◆ **What you should do**:
Your answer must hold only the lines below from the line containing "(wptr[MSB] != rptr[MSB]) &&" through the line containing "export CTS_BUF_LIST = sky130_fd_sc_hd__clkbuf_2", each reproduced exactly.

Collected data entries
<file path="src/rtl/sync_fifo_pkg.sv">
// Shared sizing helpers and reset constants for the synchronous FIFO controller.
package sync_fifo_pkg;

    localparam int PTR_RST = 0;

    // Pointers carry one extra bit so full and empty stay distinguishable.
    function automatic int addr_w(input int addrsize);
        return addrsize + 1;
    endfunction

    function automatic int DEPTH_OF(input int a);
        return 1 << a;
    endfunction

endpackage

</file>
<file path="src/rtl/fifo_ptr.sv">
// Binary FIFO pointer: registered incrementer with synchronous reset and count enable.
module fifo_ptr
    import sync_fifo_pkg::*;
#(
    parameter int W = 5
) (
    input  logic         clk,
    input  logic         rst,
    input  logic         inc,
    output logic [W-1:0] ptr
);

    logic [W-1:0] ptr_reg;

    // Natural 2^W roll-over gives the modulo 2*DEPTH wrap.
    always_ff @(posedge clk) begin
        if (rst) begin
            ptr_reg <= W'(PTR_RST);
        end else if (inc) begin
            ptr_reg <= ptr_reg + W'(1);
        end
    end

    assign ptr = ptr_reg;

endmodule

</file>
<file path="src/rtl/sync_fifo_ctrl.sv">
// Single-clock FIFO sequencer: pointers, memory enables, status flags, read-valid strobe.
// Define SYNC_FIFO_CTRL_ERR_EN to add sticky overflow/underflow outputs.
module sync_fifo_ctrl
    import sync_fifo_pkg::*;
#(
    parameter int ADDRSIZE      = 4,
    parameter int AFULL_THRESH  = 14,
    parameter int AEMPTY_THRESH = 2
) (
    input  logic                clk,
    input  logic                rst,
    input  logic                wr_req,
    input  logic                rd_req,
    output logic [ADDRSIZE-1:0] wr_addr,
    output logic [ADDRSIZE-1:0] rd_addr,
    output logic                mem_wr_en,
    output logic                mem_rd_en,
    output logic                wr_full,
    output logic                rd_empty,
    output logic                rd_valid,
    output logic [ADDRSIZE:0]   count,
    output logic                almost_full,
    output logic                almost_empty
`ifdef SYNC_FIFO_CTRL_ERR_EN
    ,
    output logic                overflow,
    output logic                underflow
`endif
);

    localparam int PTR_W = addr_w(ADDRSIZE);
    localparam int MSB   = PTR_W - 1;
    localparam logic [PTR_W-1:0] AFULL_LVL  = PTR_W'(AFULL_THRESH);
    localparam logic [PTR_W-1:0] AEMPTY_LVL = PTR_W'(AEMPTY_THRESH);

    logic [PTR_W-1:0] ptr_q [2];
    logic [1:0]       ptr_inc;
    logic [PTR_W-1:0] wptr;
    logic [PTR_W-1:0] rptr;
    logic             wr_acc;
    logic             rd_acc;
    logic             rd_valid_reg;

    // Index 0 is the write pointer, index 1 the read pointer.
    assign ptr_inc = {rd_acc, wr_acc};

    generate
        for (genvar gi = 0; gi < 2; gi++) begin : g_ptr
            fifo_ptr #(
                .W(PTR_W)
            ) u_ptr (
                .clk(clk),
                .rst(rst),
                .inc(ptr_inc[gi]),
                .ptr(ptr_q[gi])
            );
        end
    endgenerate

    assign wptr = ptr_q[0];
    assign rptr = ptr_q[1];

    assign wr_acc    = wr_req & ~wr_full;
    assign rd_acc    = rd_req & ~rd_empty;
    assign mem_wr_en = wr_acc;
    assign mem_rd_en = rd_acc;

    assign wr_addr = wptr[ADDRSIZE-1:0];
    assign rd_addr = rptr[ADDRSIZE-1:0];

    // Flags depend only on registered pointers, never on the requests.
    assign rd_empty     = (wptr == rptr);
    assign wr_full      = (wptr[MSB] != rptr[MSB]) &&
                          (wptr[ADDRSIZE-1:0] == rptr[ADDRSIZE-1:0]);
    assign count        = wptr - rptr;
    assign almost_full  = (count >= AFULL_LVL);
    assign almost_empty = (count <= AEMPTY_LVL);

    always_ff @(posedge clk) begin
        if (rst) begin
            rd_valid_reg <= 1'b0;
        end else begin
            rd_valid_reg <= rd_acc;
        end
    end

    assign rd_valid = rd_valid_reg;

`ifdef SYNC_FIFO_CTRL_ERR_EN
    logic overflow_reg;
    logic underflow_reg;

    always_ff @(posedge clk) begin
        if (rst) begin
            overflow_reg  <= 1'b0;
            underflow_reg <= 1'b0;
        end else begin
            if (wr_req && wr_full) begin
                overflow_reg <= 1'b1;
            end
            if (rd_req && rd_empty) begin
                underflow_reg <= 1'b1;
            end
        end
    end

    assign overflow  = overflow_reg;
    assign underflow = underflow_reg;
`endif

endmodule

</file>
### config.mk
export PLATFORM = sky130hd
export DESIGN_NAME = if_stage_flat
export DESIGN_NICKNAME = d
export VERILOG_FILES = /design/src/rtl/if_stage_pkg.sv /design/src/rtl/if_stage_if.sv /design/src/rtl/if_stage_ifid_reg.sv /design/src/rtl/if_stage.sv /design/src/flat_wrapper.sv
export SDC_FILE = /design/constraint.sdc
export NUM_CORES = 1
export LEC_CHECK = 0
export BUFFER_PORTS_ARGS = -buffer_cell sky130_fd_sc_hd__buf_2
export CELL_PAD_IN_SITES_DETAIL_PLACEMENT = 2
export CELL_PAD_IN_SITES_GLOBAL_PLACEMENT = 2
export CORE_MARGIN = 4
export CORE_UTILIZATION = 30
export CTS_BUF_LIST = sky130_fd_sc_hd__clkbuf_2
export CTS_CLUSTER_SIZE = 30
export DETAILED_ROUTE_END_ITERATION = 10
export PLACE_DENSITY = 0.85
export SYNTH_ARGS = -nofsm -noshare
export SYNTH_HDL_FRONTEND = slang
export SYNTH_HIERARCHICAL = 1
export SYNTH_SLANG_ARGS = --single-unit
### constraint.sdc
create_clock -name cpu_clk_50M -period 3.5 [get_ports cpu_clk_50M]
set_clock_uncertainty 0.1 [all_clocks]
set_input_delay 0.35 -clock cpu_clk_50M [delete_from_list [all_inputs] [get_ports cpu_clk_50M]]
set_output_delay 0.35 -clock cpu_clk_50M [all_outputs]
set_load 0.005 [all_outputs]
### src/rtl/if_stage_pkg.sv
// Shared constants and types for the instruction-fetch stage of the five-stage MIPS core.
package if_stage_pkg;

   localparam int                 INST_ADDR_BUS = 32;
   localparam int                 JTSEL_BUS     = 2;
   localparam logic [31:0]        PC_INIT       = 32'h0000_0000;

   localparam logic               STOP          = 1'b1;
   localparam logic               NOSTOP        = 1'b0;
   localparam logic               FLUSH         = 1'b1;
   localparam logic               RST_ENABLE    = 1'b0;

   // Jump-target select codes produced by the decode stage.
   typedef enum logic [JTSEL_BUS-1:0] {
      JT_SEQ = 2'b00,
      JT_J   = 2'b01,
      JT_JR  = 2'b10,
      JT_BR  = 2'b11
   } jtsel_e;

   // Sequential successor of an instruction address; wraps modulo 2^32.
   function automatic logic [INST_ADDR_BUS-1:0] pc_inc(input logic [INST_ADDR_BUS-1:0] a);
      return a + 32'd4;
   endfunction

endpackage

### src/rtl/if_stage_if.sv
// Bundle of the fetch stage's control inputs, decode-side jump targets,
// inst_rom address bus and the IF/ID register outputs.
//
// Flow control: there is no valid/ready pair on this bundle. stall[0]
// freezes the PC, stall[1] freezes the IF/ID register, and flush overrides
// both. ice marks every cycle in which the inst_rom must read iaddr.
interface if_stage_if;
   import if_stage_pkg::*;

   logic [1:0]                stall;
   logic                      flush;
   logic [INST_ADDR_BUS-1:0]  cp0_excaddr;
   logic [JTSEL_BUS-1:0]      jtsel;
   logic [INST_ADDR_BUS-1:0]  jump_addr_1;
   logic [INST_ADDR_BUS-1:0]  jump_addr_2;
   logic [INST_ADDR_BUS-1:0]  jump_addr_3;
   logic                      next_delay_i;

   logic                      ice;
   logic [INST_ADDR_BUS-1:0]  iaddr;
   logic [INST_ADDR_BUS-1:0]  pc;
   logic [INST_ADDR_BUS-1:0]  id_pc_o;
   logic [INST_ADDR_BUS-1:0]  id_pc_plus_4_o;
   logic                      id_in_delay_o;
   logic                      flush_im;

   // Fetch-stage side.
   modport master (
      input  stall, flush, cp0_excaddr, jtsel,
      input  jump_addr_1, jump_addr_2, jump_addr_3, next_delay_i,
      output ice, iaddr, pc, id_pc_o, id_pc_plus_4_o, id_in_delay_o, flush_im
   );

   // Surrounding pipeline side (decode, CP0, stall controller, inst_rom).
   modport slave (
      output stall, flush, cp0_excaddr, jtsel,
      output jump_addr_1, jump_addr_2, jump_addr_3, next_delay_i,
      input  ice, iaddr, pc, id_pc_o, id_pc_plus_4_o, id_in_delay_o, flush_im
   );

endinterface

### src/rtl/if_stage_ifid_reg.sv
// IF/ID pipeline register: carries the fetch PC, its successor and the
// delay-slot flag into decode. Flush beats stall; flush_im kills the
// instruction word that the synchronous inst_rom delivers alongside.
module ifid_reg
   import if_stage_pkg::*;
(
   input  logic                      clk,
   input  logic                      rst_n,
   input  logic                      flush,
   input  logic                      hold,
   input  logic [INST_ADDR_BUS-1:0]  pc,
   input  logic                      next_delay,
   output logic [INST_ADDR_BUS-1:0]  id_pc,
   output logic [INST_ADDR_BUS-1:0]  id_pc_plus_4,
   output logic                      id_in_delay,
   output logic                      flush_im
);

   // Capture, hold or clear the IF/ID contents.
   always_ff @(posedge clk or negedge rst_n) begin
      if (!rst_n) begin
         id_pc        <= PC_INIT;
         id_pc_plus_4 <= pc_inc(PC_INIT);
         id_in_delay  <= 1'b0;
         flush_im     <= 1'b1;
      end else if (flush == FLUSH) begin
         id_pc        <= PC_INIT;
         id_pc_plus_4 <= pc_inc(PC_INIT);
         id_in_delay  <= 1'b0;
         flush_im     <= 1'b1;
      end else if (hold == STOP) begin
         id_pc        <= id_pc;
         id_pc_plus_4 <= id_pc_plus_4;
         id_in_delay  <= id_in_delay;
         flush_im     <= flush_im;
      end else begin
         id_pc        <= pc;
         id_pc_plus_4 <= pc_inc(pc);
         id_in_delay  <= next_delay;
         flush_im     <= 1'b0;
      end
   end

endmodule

◆ **Expected output**:
    assign wr_full      = (wptr[MSB] != rptr[MSB]) &&
                          (wptr[ADDRSIZE-1:0] == rptr[ADDRSIZE-1:0]);
    assign count        = wptr - rptr;
    assign almost_full  = (count >= AFULL_LVL);
    assign almost_empty = (count <= AEMPTY_LVL);

    always_ff @(posedge clk) begin
        if (rst) begin
            rd_valid_reg <= 1'b0;
        end else begin
            rd_valid_reg <= rd_acc;
        end
    end

    assign rd_valid = rd_valid_reg;

`ifdef SYNC_FIFO_CTRL_ERR_EN
    logic overflow_reg;
    logic underflow_reg;

    always_ff @(posedge clk) begin
        if (rst) begin
            overflow_reg  <= 1'b0;
            underflow_reg <= 1'b0;
        end else begin
            if (wr_req && wr_full) begin
                overflow_reg <= 1'b1;
            end
            if (rd_req && rd_empty) begin
                underflow_reg <= 1'b1;
            end
        end
    end

    assign overflow  = overflow_reg;
    assign underflow = underflow_reg;
`endif

endmodule

</file>
### config.mk
export PLATFORM = sky130hd
export DESIGN_NAME = if_stage_flat
export DESIGN_NICKNAME = d
export VERILOG_FILES = /design/src/rtl/if_stage_pkg.sv /design/src/rtl/if_stage_if.sv /design/src/rtl/if_stage_ifid_reg.sv /design/src/rtl/if_stage.sv /design/src/flat_wrapper.sv
export SDC_FILE = /design/constraint.sdc
export NUM_CORES = 1
export LEC_CHECK = 0
export BUFFER_PORTS_ARGS = -buffer_cell sky130_fd_sc_hd__buf_2
export CELL_PAD_IN_SITES_DETAIL_PLACEMENT = 2
export CELL_PAD_IN_SITES_GLOBAL_PLACEMENT = 2
export CORE_MARGIN = 4
export CORE_UTILIZATION = 30
export CTS_BUF_LIST = sky130_fd_sc_hd__clkbuf_2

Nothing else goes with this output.